**Dataset entries:**

$ cat config.mk
export PLATFORM = sky130hd
export DESIGN_NAME = vga_fetch_unit
export DESIGN_NICKNAME = d
export VERILOG_FILES = /design/src/rtl/vga_fetch_unit.sv
export SDC_FILE = /design/constraint.sdc
export NUM_CORES = 1
export LEC_CHECK = 0
export CORE_UTILIZATION = 50
export CTS_CLUSTER_SIZE = 10
export DETAILED_ROUTE_END_ITERATION = 10
export PLACE_DENSITY = 0.75
export REMOVE_ABC_BUFFERS = 1
export SYNTH_ARGS = -nofsm -noshare
export SYNTH_HDL_FRONTEND = slang
export SYNTH_SLANG_ARGS = --single-unit
$ cat constraint.sdc
create_clock -name clk -period 3.4 [get_ports clk]
set_input_delay 0.85 -clock clk [delete_from_list [all_inputs] [get_ports clk]]
set_output_delay 0.85 -clock clk [all_outputs]
set_load 0.005 [all_outputs]
$ cat src/rtl/vga_fetch_unit.sv
// VGA framebuffer fetch client: per visible line it reads WORDS_PER_LINE words through the
// request_handler VGA port and queues them in a small FIFO for the pixel serializer.
module vga_fetch_unit #(
  parameter logic [31:0] FB_BASE        = 32'h0000_2000,
  parameter int          WORDS_PER_LINE = 20,
  parameter int          LINES          = 480,
  parameter int          READY_CYCLES   = 2,
  parameter int          FIFO_DEPTH     = 8
) (
  input  logic        clk,
  input  logic        rst,
  input  logic        frame_start,
  input  logic        line_start,
  input  logic        pixel_pop,
  input  logic        mem_busy,
  input  logic [31:0] data_to_VGA,
  output logic [1:0]  VGA_state,
  output logic        read_from_VGA,
  output logic        write_from_VGA,
  output logic [31:0] adr_from_VGA,
  output logic [31:0] data_from_VGA,
  output logic [3:0]  sel_from_VGA,
  output logic [31:0] pixel_word,
  output logic        pixel_valid,
  output logic        underflow,
  output logic        overrun
);
  localparam logic [1:0] S_INACTIVE = 2'b00;
  localparam logic [1:0] S_READY    = 2'b01;
  localparam logic [1:0] S_ACTIVE   = 2'b10;

  localparam int LW = $clog2(LINES + 1);
  localparam int WW = $clog2(WORDS_PER_LINE + 1);
  localparam int RW = $clog2(READY_CYCLES + 1);
  localparam int PW = $clog2(FIFO_DEPTH);
  localparam int CW = $clog2(FIFO_DEPTH + 1);

  logic [1:0]    state;
  logic [LW-1:0] line_cnt;
  logic [WW-1:0] word_cnt;
  logic [RW-1:0] ready_cnt;
  logic          outstanding;

  logic [31:0]   fifo_mem [FIFO_DEPTH];
  logic [PW-1:0] wr_ptr;
  logic [PW-1:0] rd_ptr;
  logic [CW-1:0] fifo_count;
  logic [31:0]   last_word;

  logic          fifo_empty;
  logic          accept;
  logic          push;
  logic          pop;
  logic          last_push;
  logic [31:0]   word_index;

  assign fifo_empty    = (fifo_count == '0);
  // Holding the issue gate on fifo_count guarantees the single in-flight word always has a slot.
  assign read_from_VGA = (state == S_ACTIVE) && !outstanding && (fifo_count < CW'(FIFO_DEPTH));
  assign accept        = read_from_VGA && !mem_busy && !frame_start;
  assign push          = outstanding && !mem_busy && !frame_start;
  assign pop           = pixel_pop && !fifo_empty && !frame_start;
  assign last_push     = push && (word_cnt == WW'(WORDS_PER_LINE - 1));

  assign word_index     = 32'(line_cnt) * 32'(WORDS_PER_LINE) + 32'(word_cnt);
  assign adr_from_VGA   = read_from_VGA ? FB_BASE + (word_index << 2) : 32'h0;
  assign sel_from_VGA   = read_from_VGA ? 4'b1111 : 4'b0000;
  assign write_from_VGA = 1'b0;
  assign data_from_VGA  = 32'h0;
  assign VGA_state      = state;
  assign pixel_valid    = !fifo_empty;
  assign pixel_word     = fifo_empty ? last_word : fifo_mem[rd_ptr];

  // NOTE: state registers use non-blocking (<=) so every flop samples pre-edge values.
  always_ff @(posedge clk or posedge rst) begin
    if (rst) begin
      state       <= S_INACTIVE;
      line_cnt    <= '0;
      word_cnt    <= '0;
      ready_cnt   <= '0;
      outstanding <= 1'b0;
    end else if (frame_start) begin
      state       <= S_INACTIVE;
      line_cnt    <= '0;
      word_cnt    <= '0;
      ready_cnt   <= '0;
      outstanding <= 1'b0;
    end else begin
      case (state)
        S_INACTIVE: begin
          if (line_start && (line_cnt < LW'(LINES))) begin
            state     <= S_READY;
            ready_cnt <= '0;
          end
        end
        S_READY: begin
          ready_cnt <= ready_cnt + 1'b1;
          if (ready_cnt == RW'(READY_CYCLES - 1)) state <= S_ACTIVE;
        end
        S_ACTIVE: begin
          if (accept) outstanding <= 1'b1;
          if (push) begin
            outstanding <= 1'b0;
            if (last_push) begin
              word_cnt <= '0;
              line_cnt <= line_cnt + 1'b1;
              state    <= S_INACTIVE;
            end else begin
              word_cnt <= word_cnt + 1'b1;
            end
          end
        end
        default: state <= S_INACTIVE;
      endcase
    end
  end

  always_ff @(posedge clk or posedge rst) begin
    if (rst) begin
      underflow <= 1'b0;
      overrun   <= 1'b0;
    end else begin
      underflow <= pixel_pop && fifo_empty;
      overrun   <= line_start && !frame_start && (state != S_INACTIVE);
    end
  end

  // last_word lets pixel_word hold its previous value while the FIFO is empty.
  always_ff @(posedge clk or posedge rst) begin
    if (rst) begin
      wr_ptr     <= '0;
      rd_ptr     <= '0;
      fifo_count <= '0;
      last_word  <= '0;
    end else begin
      last_word <= pixel_word;
      if (frame_start) begin
        wr_ptr     <= '0;
        rd_ptr     <= '0;
        fifo_count <= '0;
      end else begin
        if (push) wr_ptr <= wr_ptr + 1'b1;
        if (pop)  rd_ptr <= rd_ptr + 1'b1;
        case ({push, pop})
          2'b10:   fifo_count <= fifo_count + 1'b1;
          2'b01:   fifo_count <= fifo_count - 1'b1;
          default: fifo_count <= fifo_count;
        endcase
      end
    end
  end

  // NOTE: FIFO storage has no reset; fifo_count gates every read of it, so contents never leak.
  always_ff @(posedge clk) begin
    if (push) fifo_mem[wr_ptr] <= data_to_VGA;
  end

endmodule

==> impl_metrics.env, run 1 <==
export IMPL_r2r_start="fifo_count[2]"
export IMPL_arrival_ps=3340
export IMPL_end_kind="primary output"
export IMPL_synth_cell_types=56
export IMPL_whs_endpoint="last_word[7]"
export IMPL_crit_type="reg -> out"
export IMPL_vias_per_cell=5.55
export IMPL_async_reset_ff_share_pct=19.7
export IMPL_hpwlAfterDp_um=16500
export IMPL_tns_ps=-4880
export IMPL_clock_path_buffers=3
export IMPL_powerDensity_nw_per_um2=672
export IMPL_io_pins=145
export IMPL_status="finished with violations"
export IMPL_clkTransAtPathRegs_ps=50
export IMPL_fin_nets=1096
export IMPL_gp_congestion=0.882
export IMPL_antenna_found_initial=0
export IMPL_cp_required_ps=2550
export IMPL_syn_cell_area_um2=13600
export IMPL_skew_ps=29.5
export IMPL_grt_ovfl_total=0
export IMPL_syn_inst=820
export IMPL_grt_max_degree=67
export IMPL_fin_ws_ps=-792
export IMPL_whs_ps=483
export IMPL_fin_crit_sh_pct=123
export IMPL_synth_edf_count=256
export IMPL_vias=7777
export IMPL_slew_headroom_pct=46.9
export IMPL_worstSetupStartpoint="line_cnt[3]"
export IMPL_area_delta_synth_final_pct=27.4
export IMPL_grt_pass1_wl_um=44900
export IMPL_coreArea_um2=26800
export IMPL_h_tree_depth=2
export IMPL_violations="setup timing"
export IMPL_drive_gt1_share_pct=28.7
export IMPL_dieArea_um2=27900
export IMPL_rsz0062_at_grt="yes"
export IMPL_syn_area_per_cell_um2=16.6
export IMPL_synth_seq_cells=319
export IMPL_insertion_delay_ps=530
export IMPL_period_minus_slack_ps=4190
export IMPL_worstMarginPinSlew_ps=795
export IMPL_wirelength_um=29700
export IMPL_yosys_warnings=0
export IMPL_hp_start="last_word[7]"
export IMPL_hold_buffers=0
export IMPL_hold_path_class="reg -> reg"
export IMPL_slew_violations=0
export IMPL_drc=0
export IMPL_r2r_end="fifo_count[3]"
export IMPL_dpl_cell_count=1297
export IMPL_r2r_cells=12
export IMPL_yosysSeqAreaShare_pct=68.1
export IMPL_maxCapViolCount=0
export IMPL_wire_per_inst_um=21.2
export IMPL_cp_max_fo=3
export IMPL_grt_pass1_vias=7934
export IMPL_ir_worst_vdd_mv=0.550
export IMPL_whs_path_depth=2
export IMPL_n_antenna_cell=0
export IMPL_cts_sinks=319
export IMPL_io_buffers=94
export IMPL_die_height_um=167
export IMPL_firstDrtPassIters=5
export IMPL_final_cell_count_no_fill=1402
export IMPL_cts_root_buf="clkbuf_16"
export IMPL_hold_viol_final=0
export IMPL_grt_use_total_pct=21.2
export IMPL_start_kind="flip-flop"
export IMPL_rows=60
export IMPL_leakage_nw=6.45
export IMPL_place_ws_ps=-806
export IMPL_setup_violations=8
export IMPL_cts_tree="done"
export IMPL_start_util_pct=50.8
export IMPL_drtIter0Drc=726
export IMPL_p_total_mw=11.7
export IMPL_reg2reg_slack_ps=700
export IMPL_max_freq_mhz=239
export IMPL_die_x_um=167
export IMPL_ant_nets=0
export IMPL_numCtsBuffers=38
export IMPL_synth_flop_cell="edfxtp_1"
## through the flow
stage | cell area [µm²] | util (%)
6_report | 17300 | 64.7
5_1_grt | 17300 | 64.7
4_1_cts | 17100 | 63.8
3_5_place_dp | 15400 | 57.5
3_3_place_gp | 15400 | 57.5
2_1_floorplan | 13200 | -
## registers in the layout, summed over array words and instances, names as in the netlist
name	cells
VGA_state	2
fifo_count	4
fifo_mem	256
last_word	32
line_cnt	9
outstanding	1
overrun	1
rd_ptr	3
ready_cnt	2
underflow	1
word_cnt	5
wr_ptr	3
## per-layer routing
metal	track usage (%)	part of all wire, %	vias to the layer above
met5	0	0	-
met4	6.20	2.1	0
met3	3.97	5.9	50
met2	37.0	52	292
met1	27.1	40	3962
li1	-	-	3473
## power breakdown
group	switching (mW)	leakage (nW)	internal, mW
Clock	1.53	0.550	2.22
Sequential	0.0975	3.11	4.47
Combinational	1.57	2.79	1.76
Total	3.20	6.45	8.45
## logic make-up after synthesis
logic type / synth area share (%)
XOR/XNOR: 1.80
other: 0.0276
multiplexers: 13.5
AND/OR/NAND/NOR: 5.24
adder cells (fa/ha/maj): 2.65
AO/OA/AOI/OAI: 4.30
buffers and inverters: 4.44
flip-flops: 68.1
## repair_timing
action,4_1_cts,5_1_grt
pin swaps,18,20
cloned,5,1
endpoints found under the setup margin,34,26
resized for setup,125,49
hold endpoints to repair,0,0
buffers inserted,17,14
## synth_stat cells, drive strengths merged (16+ instances only)
cell    number  area share (%)
buf         67             3.5
a21oi       16            0.59
nand2       58             1.6
o21ai       40             1.5
mux4        64              11
dfrtp       63              12
xnor2       16             1.0
ha          24             2.2
mux2i       38             2.8
clkbuf      19            0.60
nor2        41             1.1
edfxtp     256              56
## cell usage in the layout, fill, tap and decap left out, types with 14 or more instances in the layout
master,Yosys,routed
mux4_2,64,64
clkdlybuf4s50_1,0,53
ha_1,24,19
nand2_1,58,57
clkbuf_1,18,26
edfxtp_1,256,256
nor2_1,41,33
dfrtp_1,63,60
conb_1,1,50
buf_12,0,15
buf_4,54,86
a21oi_1,16,14
mux2i_1,38,26
dlygate4sd2_1,0,21
o21ai_1,0,23
clkbuf_16,0,38
## area by class of cell
class                   count  area (µm²)
repair buffers            208        2120
clock buffers              65        1060
well taps                 341         427
clock inverters             5        93.8
inverters                  14        52.6
flip-flops and latches    319        9270
fillers                  1781        9460
multi-input cells         450        4320
## worst max-delay path, cell delays in order, from the launching register on
cell and delay, ps:
dfrtp_1 380, ha_1 300, ha_2 190, fa_2 380, a21o_4 230, a221oi_4 250
buf_4 160, buf_6 90, mux2i_1 190, mux2i_1 110, a31oi_2 230, mux2i_1 190
buf_2 130
## worst max-delay path by stage
stage,end,slack (ps),cells after the start
after detailed placement,adr_from_VGA[15],-810,10
after floorplan,fifo_count[3],-3370,11
after global placement,adr_from_VGA[15],-700,10
final,adr_from_VGA[15],-790,12
after CTS,adr_from_VGA[15],-850,12
after global routing,adr_from_VGA[15],-970,12
Note: power is estimated with default switching activity, not from simulation.
==> inputs of run 2 (changes only) <==
Settings changed: PLACE_DENSITY 0.75 to 0.72, SETUP_SLACK_MARGIN set to 0.15.
Clock period 3.4 ns to 4.8 ns, I/O delays scaled along.
==> run 2 against run 1 <==
  * Design area is 5.6% lower
  * Die area unchanged
  * Wire length decreased by 11%
  * Clock skew fell by 15 ps
  * Highest routed layer unchanged
  * Critical endpoint unchanged
  * Largest power group unchanged
  * The flow now finishes without violations
==> impl_metrics.env, run 2 (same netlist as run 1, synthesis figures left out) <==
export IMPL_largest_reg_flops=256
export IMPL_crit_type="reg -> out"
export IMPL_coreArea_um2=26800
export IMPL_status="completed"
export IMPL_h_tree_depth=2
export IMPL_wire_per_inst_um=20.0
export IMPL_setup_violations=0
export IMPL_worstSetupStartpoint="line_cnt[6]"
export IMPL_start_kind="flip-flop"
export IMPL_slew_violations=0
export IMPL_leakage_nw=5.73
export IMPL_area_delta_synth_final_pct=20.2
export IMPL_hpwlAfterDp_um=15700
export IMPL_cp_max_fo=7
export IMPL_grt_use_total_pct=19.4
export IMPL_fin_nets=1021
export IMPL_mostFrequentLayoutCell="edfxtp_1"
export IMPL_gp_congestion=0.792
export IMPL_maxCapViolCount=0
export IMPL_regMostFlops="fifo_mem"
export IMPL_r2r_cells=12
export IMPL_design_area_um2=16400
export IMPL_io_buffers=94
export IMPL_end_kind="primary output"
export IMPL_io_pins=145
export IMPL_slew_headroom_pct=40.1
export IMPL_fin_crit_sh_pct=97.0
export IMPL_arrival_ps=3460
export IMPL_insertion_delay_ps=520
export IMPL_r2r_start="fifo_count[0]"
export IMPL_hold_viol_final=0
export IMPL_internal_power_mw=5.84
export IMPL_worstMarginPinSlew_ps=898
export IMPL_powerDensity_nw_per_um2=481
export IMPL_top_layer="met4"
export IMPL_mostFrequentLayoutCells="edfxtp_1, clkdlybuf4s50_1, mux4_2"
export IMPL_cts_tree="done"
export IMPL_rows=60
export IMPL_grt_pass1_vias=7385
export IMPL_final_cell_count_no_fill=1328
export IMPL_seqPwrFrac_pct=41.8
export IMPL_ant_nets=0
export IMPL_timing_critical_path_to="adr_from_VGA[15]"
export IMPL_rsz0062_at_grt="yes"
export IMPL_swShare_pct=25.8
export IMPL_drtIter0Drc=557
export IMPL_hold_path_class="reg -> reg"
export IMPL_met3_length_um=1480
export IMPL_clock_path_buffers=3
export IMPL_ir_worst_vdd_mv=0.422
export IMPL_reg2reg_slack_ps=1990
export IMPL_drc=0
export IMPL_wl_met2_um=13100
export IMPL_clkTransAtPathRegs_ps=60
export IMPL_vias=7305
export IMPL_fill_cells=1932
export IMPL_dieArea_um2=27900
export IMPL_grt_pass1_wl_um=41200
export IMPL_whs_ps=488
export IMPL_p_clk_share_pct=34.1
export IMPL_vias_per_cell=5.50
export IMPL_die_height_um=167
export IMPL_firstDrtPassIters=6
export IMPL_r2r_end="fifo_count[3]"
export IMPL_cts_root_buf="clkbuf_16"
export IMPL_wirelength_um=26600
export IMPL_antenna_found_initial=2
export IMPL_grt_max_degree=48
export IMPL_period_minus_slack_ps=4660
export IMPL_reg_top3="fifo_mem: 256 flops, last_word: 32 flops, line_cnt: 9 flops"
export IMPL_p_comb_share_pct=24.0
export IMPL_dpl_cell_count=1242
export IMPL_skew_ps=14.9
export IMPL_drive_gt1_share_pct=20.7
export IMPL_numCtsBuffers=38
export IMPL_power_switching_mw=2.03
export IMPL_place_area_um2=14900
export IMPL_max_freq_mhz=215
export IMPL_wl_met1_um=11400
export IMPL_grt_ovfl_total=0
export IMPL_die_x_um=167
export IMPL_start_util_pct=50.8
export IMPL_cp_required_ps=3600
export IMPL_cts_sinks=319
==> run 2: cell count changes in the layout (fill, tap and decap cells not counted), sizes merged <==
cell	change
dlymetal6s2s	-8
dlygate4sd2	-20
bufbuf	-2
clkdlybuf4s15	-4
bufinv	+1
clkdlybuf4s50	+37
clkbuf	+3
clkinv	+1
diode	+1
inv	-3
buf	-80
==> run 2: power groups by stage <==
stage / clock, mW / sequential (mW) / combinational, mW
finish: 2.69 / 3.29 / 1.89
global route: 2.85 / 3.32 / 2.08
CTS: 2.74 / 3.30 / 1.92
detailed placement: 0 / 3.35 / 1.90
global placement: 0 / 3.34 / 1.89
floorplan: 0 / 3.39 / 0.898
==> run 2: routing by layer <==
layer | vias up | global-route usage, %
li1 | 3326 | -
met1 | 3696 | 26.0
met2 | 233 | 32.2
met3 | 50 | 3.87
met4 | 0 | 5.68
met5 | - | 0
==> run 2: cell type report <==
cell class,instances,area [µm²],share of cell area [%]
diodes,1,2.50,0.0153
repair buffers,133,1280,7.85
multi-input cells,450,4140,25.3
flip-flops and latches,319,9270,56.7
clock inverters,4,92.6,0.566
well taps,341,427,2.61
inverters,14,53.8,0.329
clock buffers,66,1090,6.64
==> run 2: how the worst min path moves through the flow <==
stage                        startpoint             to  slack, ps  cells past startpoint
after floorplan            last_word[0]   last_word[0]        490                      2
after global placement    last_word[10]  last_word[10]        470                      2
after detailed placement  last_word[30]  last_word[30]        480                      2
after CTS                 last_word[10]  last_word[10]        490                      2
after global routing      last_word[10]  last_word[10]        520                      2
final                     last_word[10]  last_word[10]        490                      2
==> run 2: repair_timing <==
action / 4_1_cts / 5_1_grt
pin swaps: 9 / 9
endpoints found under the hold margin: 0 / 0
endpoints found under the setup margin: 6 / 6
gates cloned: 0 / 0
hold buffers: 0 / 0
resized for setup: 18 / 21
setup buffers: 6 / 9
==> run 2: critical path: stages (launching register included) <==
cell and delay (ps):
dfrtp_1 440, ha_1 330, ha_1 450, and3_1 240
a221oi_4 310, buf_4 200, mux2i_1 280, mux2i_2 130
a31oi_2 230, mux2i_1 200, clkbuf_2 130
==> run 2: stage by stage <==
step,utilization [%],power (mW),setup slack [ps],setup TNS (ps)
after floorplan,-,4.29,-1970,-86250
after global placement,55.7,5.23,217,0
after detailed placement,55.7,5.25,196,0
after CTS,60.5,7.96,10.1,0
after global routing,61.0,8.24,47.4,0
final,61.1,7.88,145,0
==> inputs of run 3 (changes only) <==
Settings changed: GPL_TIMING_DRIVEN set to 1.
==> results of run 3 <==
Final layout, timing and power as in run 2 (identical DEF).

**Action item:**
Please give an exact copy of the lines above, beginning with the line containing "5_1_grt | 17300 | 64.7" and running through the line containing "## logic make-up after synthesis", and of no other lines.

**Solution to the problem:**
5_1_grt | 17300 | 64.7
4_1_cts | 17100 | 63.8
3_5_place_dp | 15400 | 57.5
3_3_place_gp | 15400 | 57.5
2_1_floorplan | 13200 | -
## registers in the layout, summed over array words and instances, names as in the netlist
name	cells
VGA_state	2
fifo_count	4
fifo_mem	256
last_word	32
line_cnt	9
outstanding	1
overrun	1
rd_ptr	3
ready_cnt	2
underflow	1
word_cnt	5
wr_ptr	3
## per-layer routing
metal	track usage (%)	part of all wire, %	vias to the layer above
met5	0	0	-
met4	6.20	2.1	0
met3	3.97	5.9	50
met2	37.0	52	292
met1	27.1	40	3962
li1	-	-	3473
## power breakdown
group	switching (mW)	leakage (nW)	internal, mW
Clock	1.53	0.550	2.22
Sequential	0.0975	3.11	4.47
Combinational	1.57	2.79	1.76
Total	3.20	6.45	8.45
## logic make-up after synthesis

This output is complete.